In my younger days, I had a great friend that was about 20 years my senior, Dubb Wallace. Dubb was in reasonably good shape and well into his seventies, he could continue to keep up with a bird dog on a qual hunt or paddle a Jon boat into a duck blind. He was still running heavy equipment into his mid-seventies. We hunted and fished together a great deal and thoroughly enjoyed each other’s company.

I watched Dubb from year to year as he began to walk slower and avoid obstacles that never slowed him down before. The change was subtle but noticeable. I recall sometimes attempting to push him on at the speed he was accustomed to but Dubb’s body and mind dictated how fast he should walk or how much weight to carry in his hunting pack. He began looking for shallow water to wade across creeks rather than ‘hopping’ across as he did in his younger years.

I learned to slow down to match his abilities and remember him saying, “Watch me closely my friend because one day you too will have to slow down, there’s no way around it.” I’m now where he was back then and I have come to fully appreciate what he was telling me!

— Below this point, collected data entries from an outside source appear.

===== src/rtl/golay24_dec_popcnt24.sv =====
// Registered 24-bit population count; shared with the metric calculator.
module golay24_dec_popcnt24
    import golay24_dec_cand_select_pkg::*;
(
    input  logic              iclk,
    input  logic              ireset,
    input  logic              iclkena,
    input  dat_t              idat,
    output logic [cERR_W-1:0] ocnt
);

    // Count register.
    always_ff @(posedge iclk) begin
        if (ireset) begin
            ocnt <= 5'd0;
        end else if (iclkena) begin
            ocnt <= popcnt24(idat);
        end
    end

endmodule


===== src/rtl/golay24_dec_cand_select.sv =====
// Picks the minimum-metric candidate of each frame and emits the decoded word
// with its metric, bit-error count against the channel decision and a decode-fail flag.
module golay24_dec_cand_select
    import golay24_dec_cand_select_pkg::*;
#(
    parameter int pLLR_W   = 4,
    parameter int pTAG_W   = 4,
    parameter int pIDX_NUM = 4
)
(
    input  logic                             iclk,
    input  logic                             ireset,
    input  logic                             iclkena,
    input  logic                             isop,
    input  logic                             ival,
    input  logic                             ieop,
    input  logic [pTAG_W-1:0]                itag,
    input  dat_t                             ich_hd,
    input  logic [pLLR_W+cMETRIC_GROWTH-1:0] ich_metric,
    input  dat_t                             icand_dat,
    input  logic [pLLR_W+cMETRIC_GROWTH-1:0] icand_metric,
    output logic                             oval,
    output logic [pTAG_W-1:0]                otag,
    output dat_t                             odat,
    output logic [pLLR_W+cMETRIC_GROWTH-1:0] ometric,
    output logic [cERR_W-1:0]                oerr,
    output logic                             odecfail
);

    localparam int cMETRIC_W = pLLR_W + cMETRIC_GROWTH;
    typedef logic [cMETRIC_W-1:0] metric_t;
    typedef logic [pTAG_W-1:0]    tag_t;
    typedef logic [pIDX_NUM:0]    cnt_t;

    localparam metric_t cMETRIC_FAIL = '1;
    localparam cnt_t    cCNT_ONE     = {{pIDX_NUM{1'b0}}, 1'b1};
    localparam cnt_t    cCNT_MAX     = {1'b1, {pIDX_NUM{1'b0}}};

    cand_state_t state_r, state_nxt_s;
    logic        start_s, acc_s, close_s, take_s;
    metric_t     fin_metric_s;
    dat_t        fin_dat_s;

    metric_t best_metric_r, chm_r;
    dat_t    best_dat_r, hd_r;
    tag_t    tag_r;
    cnt_t    cnt_r;

    logic    s1_val_r;
    metric_t s1_metric_r, s1_chm_r;
    dat_t    s1_dat_r, s1_hd_r;
    tag_t    s1_tag_r;
    logic    s1_fail_s;
    dat_t    s1_xor_s;

    // State register.
    always_ff @(posedge iclk) begin
        if (ireset) begin
            state_r <= ST_IDLE;
        end else if (iclkena) begin
            state_r <= state_nxt_s;
        end
    end

    // Next-state logic: isop restarts from any state, a closing beat returns to idle.
    always_comb begin
        state_nxt_s = state_r;
        case (state_r)
            ST_IDLE: begin
                if (ival && isop && !ieop) begin
                    state_nxt_s = ST_ACC;
                end else begin
                    state_nxt_s = ST_IDLE;
                end
            end
            ST_ACC: begin
                if (ival && ieop) begin
                    state_nxt_s = ST_IDLE;
                end else begin
                    state_nxt_s = ST_ACC;
                end
            end
            default: state_nxt_s = ST_IDLE;
        endcase
    end

    // Beat decode and running-minimum selection; ties keep the earlier candidate.
    always_comb begin
        start_s = ival && isop;
        acc_s   = ival && !isop && (state_r == ST_ACC);
        close_s = ival && ieop && (isop || (state_r == ST_ACC));
        if (start_s) begin
            take_s = 1'b1;
        end else if (acc_s) begin
            take_s = (icand_metric < best_metric_r);
        end else begin
            take_s = 1'b0;
        end
        if (take_s) begin
            fin_metric_s = icand_metric;
            fin_dat_s    = icand_dat;
        end else begin
            fin_metric_s = best_metric_r;
            fin_dat_s    = best_dat_r;
        end
    end

    // Frame accumulator.
    always_ff @(posedge iclk) begin
        if (ireset) begin
            best_metric_r <= '0;
            best_dat_r    <= '0;
            tag_r         <= '0;
            hd_r          <= '0;
            chm_r         <= '0;
            cnt_r         <= '0;
        end else if (iclkena) begin
            best_metric_r <= fin_metric_s;
            best_dat_r    <= fin_dat_s;
            if (start_s) begin
                tag_r <= itag;
                hd_r  <= ich_hd;
                chm_r <= ich_metric;
                cnt_r <= cCNT_ONE;
            end else if (acc_s && (cnt_r != cCNT_MAX)) begin
                cnt_r <= cnt_r + cCNT_ONE;
            end
        end
    end

    // Stage 1: capture the closed frame; a single-beat frame takes its fields straight from the inputs.
    always_ff @(posedge iclk) begin
        if (ireset) begin
            s1_val_r    <= 1'b0;
            s1_metric_r <= '0;
            s1_dat_r    <= '0;
            s1_tag_r    <= '0;
            s1_hd_r     <= '0;
            s1_chm_r    <= '0;
        end else if (iclkena) begin
            s1_val_r <= close_s;
            if (close_s) begin
                s1_metric_r <= fin_metric_s;
                s1_dat_r    <= fin_dat_s;
                s1_tag_r    <= start_s ? itag       : tag_r;
                s1_hd_r     <= start_s ? ich_hd     : hd_r;
                s1_chm_r    <= start_s ? ich_metric : chm_r;
            end
        end
    end

    // A failed frame passes the channel decision through, so its error count must be zero.
    always_comb begin
        s1_fail_s = (s1_metric_r == cMETRIC_FAIL);
        if (s1_fail_s) begin
            s1_xor_s = '0;
        end else begin
            s1_xor_s = s1_dat_r ^ s1_hd_r;
        end
    end

    golay24_dec_popcnt24 u_popcnt (
        .iclk    (iclk),
        .ireset  (ireset),
        .iclkena (iclkena),
        .idat    (s1_xor_s),
        .ocnt    (oerr)
    );

    // Stage 2: output registers.
    always_ff @(posedge iclk) begin
        if (ireset) begin
            oval     <= 1'b0;
            otag     <= '0;
            odat     <= '0;
            ometric  <= '0;
            odecfail <= 1'b0;
        end else if (iclkena) begin
            oval <= s1_val_r;
            if (s1_val_r) begin
                otag     <= s1_tag_r;
                odat     <= s1_fail_s ? s1_hd_r  : s1_dat_r;
                ometric  <= s1_fail_s ? s1_chm_r : s1_metric_r;
                odecfail <= s1_fail_s;
            end
        end
    end

endmodule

Of course, there are health factors that cause us to slow down more quickly, we each have our own timeline and need to be attuned to what our body tells us. I have enjoyed good health my entire life. I lived the outdoors lifestyle of a surveyor in my younger days and after retiring from surveying at age 51, remained active in the outdoors with my career as an outdoors writer, radio show host and later became involved in outdoor television.

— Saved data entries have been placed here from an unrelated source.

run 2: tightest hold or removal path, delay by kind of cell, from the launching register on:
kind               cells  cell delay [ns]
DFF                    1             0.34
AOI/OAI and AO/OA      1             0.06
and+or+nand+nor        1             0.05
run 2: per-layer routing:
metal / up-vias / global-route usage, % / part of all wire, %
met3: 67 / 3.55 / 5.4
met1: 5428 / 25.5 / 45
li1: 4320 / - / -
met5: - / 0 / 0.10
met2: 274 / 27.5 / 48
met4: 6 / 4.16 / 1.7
<file path="config.mk">
export PLATFORM = sky130hd
export DESIGN_NAME = hcsr04_echo_timer
export DESIGN_NICKNAME = d
export VERILOG_FILES = /design/src/rtl/hcsr04_echo_timer.sv
export SDC_FILE = /design/constraint.sdc
export NUM_CORES = 1
export LEC_CHECK = 0
export CAP_MARGIN = 15
export CORE_MARGIN = 2
export CORE_UTILIZATION = 30
export CTS_CLUSTER_SIZE = 24
export DETAILED_ROUTE_END_ITERATION = 10
export SLEW_MARGIN = 15
export SYNTH_ARGS = -nofsm -noshare
export SYNTH_HDL_FRONTEND = slang
export SYNTH_SLANG_ARGS = --single-unit
</file>
<file path="constraint.sdc">
create_clock -name clk -period 4.9 [get_ports clk]
set_input_delay 1.47 -clock clk [delete_from_list [all_inputs] [get_ports clk]]
set_output_delay 1.47 -clock clk [all_outputs]
set_load 0.005 [all_outputs]
</file>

At age sixty a buddy asked me to begin outfitting archery elk and bear hunts with him in the mountains of northern Colorado. I was a bit hesitant but after a bit of prompting, I was all in and guided hunts for the next eight years. Outfitting high country hunts is much more than guiding hunters. It requires a lot of work planning meals, packing and making sure all the

necessities are on hand at camp. I thoroughly enjoyed these few weeks each September in the mountains but after several years, my wife made the comment that I didn’t seem to be as enthusiastic about heading to Colorado as in the beginning. She was absolutely correct, but I was so engrossed in the mechanics of getting ready and all the other necessary duties I shared with my partner in the business, I had tunnel vision and was very task oriented.

The last year I guided I could tell my drive had diminished and I was having to push myself hard. Oh, I would have been fine to hunt on my own, but a guide has responsibilities to his client to give one hundred percent and the price I was having to pay to do so was getting greater each year. I hired a younger friend to take my place the last year I was involved and I became the pick up man. I drove the vehicle as near as possible to the guide/hunters after an animal was taken.

The reason I’m telling you this is that there are a lot of changes that take place from age sixty to one’s mid seventies and it’s up to each of us to listen to our bodies and adjust our activities accordingly. When I was sixty, I guided guys several years my junior that were amazed that I could still hunt in the high altitude.

I continue to hunt and fish a lot! It’s a lifestyle that I have enjoyed for many years but I’ve devised ways to enjoy each outing in a somewhat ‘easier’ fashion. Just a few years ago, I thought nothing of packing back into the woods to hunt hogs at night over a corn feeder that I also had to carry in on my back. I carried a home made drag and would drag the porkers several hundred yards back to a trail or road I could access with my truck.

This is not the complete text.